The conventional wisdom of manifold learning is based on nonlinear dimensionality reduction techniques such as IsoMAP and locally linear embedding (LLE). We challenge this paradigm by exploiting the blessing of dimensionality. Our intuition is simple: it is easier to untangle a low-dimensional manifold in a higher-dimensional space due to its vastness, as guaranteed by Whitney embedding theorem. A new insight brought by this work is to introduce class labels as the context variables in the lifted higher-dimensional space (so supervised learning becomes unsupervised learning). We rigorously show that manifold untangling leads to linearly separable classifiers in the lifted space. To correct the inevitable overfitting, we consider the dual process of manifold untangling -- tangling or aliasing -- which is important for generalization. Using context as the bonding element, we construct a pair of manifold untangling and tangling operators, known as tangling-untangling cycle (TUC). Untangling operator maps context-independent representations (CIR) in low-dimensional space to context-dependent representations (CDR) in high-dimensional space by inducing context as hidden variables. The tangling operator maps CDR back to CIR by a simple integral transformation for invariance and generalization. We also present the hierarchical extensions of TUC based on the Cartesian product and the fractal geometry. Despite the conceptual simplicity, TUC admits a biologically plausible and energy-efficient implementation based on the time-locking behavior of polychronization neural groups (PNG) and sleep-wake cycle (SWC). The TUC-based theory applies to the computational modeling of various cognitive functions by hippocampal-neocortical systems.

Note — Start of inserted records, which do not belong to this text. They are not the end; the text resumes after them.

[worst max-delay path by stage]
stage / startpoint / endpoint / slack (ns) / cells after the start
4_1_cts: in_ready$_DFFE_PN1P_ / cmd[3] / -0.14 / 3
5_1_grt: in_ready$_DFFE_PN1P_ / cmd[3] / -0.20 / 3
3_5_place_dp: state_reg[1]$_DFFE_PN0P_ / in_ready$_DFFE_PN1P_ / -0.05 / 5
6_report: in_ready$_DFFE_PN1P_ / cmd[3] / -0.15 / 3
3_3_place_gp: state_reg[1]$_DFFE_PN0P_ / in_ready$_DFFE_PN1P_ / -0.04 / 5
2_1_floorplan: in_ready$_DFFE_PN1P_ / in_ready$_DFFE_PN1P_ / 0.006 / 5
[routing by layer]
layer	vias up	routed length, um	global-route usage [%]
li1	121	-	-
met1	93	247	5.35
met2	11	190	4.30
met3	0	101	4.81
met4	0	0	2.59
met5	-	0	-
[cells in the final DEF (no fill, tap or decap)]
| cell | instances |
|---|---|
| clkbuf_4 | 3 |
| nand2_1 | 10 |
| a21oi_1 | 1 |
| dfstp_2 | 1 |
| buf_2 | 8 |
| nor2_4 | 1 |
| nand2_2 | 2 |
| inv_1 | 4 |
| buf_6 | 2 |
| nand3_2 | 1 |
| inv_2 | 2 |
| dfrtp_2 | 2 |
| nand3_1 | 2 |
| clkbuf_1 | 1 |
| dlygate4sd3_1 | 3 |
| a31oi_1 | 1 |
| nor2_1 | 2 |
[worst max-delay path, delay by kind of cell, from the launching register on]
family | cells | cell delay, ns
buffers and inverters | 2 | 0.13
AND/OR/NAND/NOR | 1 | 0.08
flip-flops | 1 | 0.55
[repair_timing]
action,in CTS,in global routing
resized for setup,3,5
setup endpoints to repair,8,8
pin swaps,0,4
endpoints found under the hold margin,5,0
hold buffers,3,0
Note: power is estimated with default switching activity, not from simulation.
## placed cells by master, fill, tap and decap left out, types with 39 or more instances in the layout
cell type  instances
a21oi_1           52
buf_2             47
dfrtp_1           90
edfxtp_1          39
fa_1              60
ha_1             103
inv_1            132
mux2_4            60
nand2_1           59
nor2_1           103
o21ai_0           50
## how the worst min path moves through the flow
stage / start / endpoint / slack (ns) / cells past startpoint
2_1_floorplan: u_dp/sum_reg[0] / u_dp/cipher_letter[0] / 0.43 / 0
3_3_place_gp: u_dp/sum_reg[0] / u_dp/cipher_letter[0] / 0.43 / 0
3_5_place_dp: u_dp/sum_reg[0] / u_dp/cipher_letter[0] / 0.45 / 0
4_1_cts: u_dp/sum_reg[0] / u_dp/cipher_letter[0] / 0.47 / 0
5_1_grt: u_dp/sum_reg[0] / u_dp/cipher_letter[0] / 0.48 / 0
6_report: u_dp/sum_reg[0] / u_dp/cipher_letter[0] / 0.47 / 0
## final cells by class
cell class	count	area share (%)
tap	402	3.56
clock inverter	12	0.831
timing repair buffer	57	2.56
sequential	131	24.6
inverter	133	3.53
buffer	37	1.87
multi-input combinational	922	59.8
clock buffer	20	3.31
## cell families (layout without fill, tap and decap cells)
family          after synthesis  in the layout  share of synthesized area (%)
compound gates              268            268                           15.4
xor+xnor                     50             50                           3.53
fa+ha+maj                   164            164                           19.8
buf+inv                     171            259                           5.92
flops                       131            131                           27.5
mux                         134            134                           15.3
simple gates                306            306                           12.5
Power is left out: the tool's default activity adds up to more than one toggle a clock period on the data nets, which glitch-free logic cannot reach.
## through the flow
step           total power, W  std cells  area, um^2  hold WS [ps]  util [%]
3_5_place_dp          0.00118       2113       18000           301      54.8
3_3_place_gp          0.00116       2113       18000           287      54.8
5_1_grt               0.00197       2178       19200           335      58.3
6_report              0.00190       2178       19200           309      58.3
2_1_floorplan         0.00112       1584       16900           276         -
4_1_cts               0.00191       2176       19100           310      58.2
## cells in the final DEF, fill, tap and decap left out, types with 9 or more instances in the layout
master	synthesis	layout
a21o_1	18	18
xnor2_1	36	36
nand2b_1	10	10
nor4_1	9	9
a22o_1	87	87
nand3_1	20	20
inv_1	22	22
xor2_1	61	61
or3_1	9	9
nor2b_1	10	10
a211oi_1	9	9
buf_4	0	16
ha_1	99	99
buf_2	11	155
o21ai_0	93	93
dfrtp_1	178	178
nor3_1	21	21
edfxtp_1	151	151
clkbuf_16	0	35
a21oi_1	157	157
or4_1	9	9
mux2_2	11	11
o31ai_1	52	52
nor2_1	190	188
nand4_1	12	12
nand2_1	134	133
==> src/hw/rtl/fsd_pkg.sv <==
package fsd_pkg;

    localparam logic [2:0] REQ_LOAD_PLAIN = 3'd0;
    localparam logic [2:0] REQ_LOAD_KEY1  = 3'd1;
    localparam logic [2:0] REQ_LOAD_KEY2  = 3'd2;
    localparam logic [2:0] REQ_DECRYPT    = 3'd3;
    localparam logic [2:0] REQ_CLEAR      = 3'd4;

    typedef enum logic [2:0] {
        OP_PLAIN,
        OP_KEY1,
        OP_KEY2,
        OP_DECRYPT,
        OP_CLEAR
    } t_op;

    typedef struct packed {
        t_op        op;
        logic [4:0] pos;
        logic [7:0] letter;
        logic [7:0] c1;
        logic [7:0] c2;
    } t_cmd;

    typedef struct packed {
        logic valid;
        t_cmd cmd;
    } t_head;

endpackage

==> src/hw/rtl/fsd_front.sv <==
module fsd_front #(
    parameter int SQUARE_SIDE = 5
) (
    input  logic          i_clk,
    input  logic          i_rst_n,
    input  logic          i_push,
    output logic          o_full,
    input  logic [2:0]    i_req_type,
    input  logic [4:0]    i_square_position,
    input  logic [7:0]    i_entry_letter,
    input  logic [7:0]    i_cipher_first,
    input  logic [7:0]    i_cipher_second,
    output fsd_pkg::t_head o_head,
    input  logic          i_take
);
    import fsd_pkg::*;

    localparam int CELLS = SQUARE_SIDE * SQUARE_SIDE;

    t_cmd       cls_cmd;
    logic       keep;
    logic       pos_ok;
    logic       wr;
    t_cmd       r_slot [2];
    logic       r_wr_ptr;
    logic       r_rd_ptr;
    logic [1:0] r_count;
    logic [1:0] n_count;

    always_comb begin
        pos_ok         = int'(i_square_position) < CELLS;
        cls_cmd.pos    = i_square_position;
        cls_cmd.letter = i_entry_letter;
        cls_cmd.c1     = i_cipher_first;
        cls_cmd.c2     = i_cipher_second;
        cls_cmd.op     = OP_CLEAR;
        keep           = 1'b0;
        unique case (i_req_type)
            REQ_LOAD_PLAIN: begin
                cls_cmd.op = OP_PLAIN;
                keep       = pos_ok;
            end
            REQ_LOAD_KEY1: begin
                cls_cmd.op = OP_KEY1;
                keep       = pos_ok;
            end
            REQ_LOAD_KEY2: begin
                cls_cmd.op = OP_KEY2;
                keep       = pos_ok;
            end
            REQ_DECRYPT: begin
                cls_cmd.op = OP_DECRYPT;
                keep       = 1'b1;
            end
            REQ_CLEAR: begin
                cls_cmd.op = OP_CLEAR;
                keep       = 1'b1;
            end
            default: begin
                keep = 1'b0;
            end
        endcase
    end

    assign o_full = (r_count == 2'd2);
    assign wr     = i_push && !o_full && keep;

    always_comb begin
        unique case ({wr, i_take})
            2'b10:   n_count = r_count + 2'd1;
            2'b01:   n_count = r_count - 2'd1;
            default: n_count = r_count;
        endcase
    end

    always_ff @(posedge i_clk) begin
        if (!i_rst_n) begin
            r_wr_ptr <= 1'b0;
            r_rd_ptr <= 1'b0;
            r_count  <= 2'd0;
        end else begin
            if (wr) begin
                r_wr_ptr <= !r_wr_ptr;
            end
            if (i_take) begin
                r_rd_ptr <= !r_rd_ptr;
            end
            r_count <= n_count;
        end
    end

    always_ff @(posedge i_clk) begin
        if (wr) begin
            r_slot[r_wr_ptr] <= cls_cmd;
        end
    end

    assign o_head.valid = (r_count != 2'd0);
    assign o_head.cmd   = r_slot[r_rd_ptr];

endmodule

翻译：流形学习的传统观念基于非线性降维技术，如IsoMAP和局部线性嵌入（LLE）。我们通过利用维度优势挑战这一范式。我们的直觉很简单：根据惠特尼嵌入定理，在高维空间中解缠低维流形更容易，因为该空间足够广阔。本研究带来的新见解是，将类别标签作为提升的高维空间中的上下文变量（从而将监督学习转化为无监督学习）。我们严格证明，流形解缠可在提升空间中产生线性可分分类器。为修正不可避免的过拟合，我们考虑流形解缠的对偶过程——缠绕或混叠——这对泛化至关重要。使用上下文作为链接元素，我们构建了一对流形解缠与缠绕算子，称为缠绕-解缠循环（TUC）。解缠算子通过引入上下文作为隐变量，将低维空间中的上下文无关表示（CIR）映射为高维空间中的上下文相关表示（CDR）。缠绕算子通过简单的积分变换将CDR映射回CIR，以实现不变性和泛化。我们还基于笛卡尔积和分形几何提出了TUC的层次化扩展。尽管概念简洁，TUC基于多时延神经群（PNG）的锁时行为与睡眠-觉醒周期（SWC）实现了生物可解释且节能的机制。基于TUC的理论可应用于海马-新皮层系统的多种认知功能计算建模。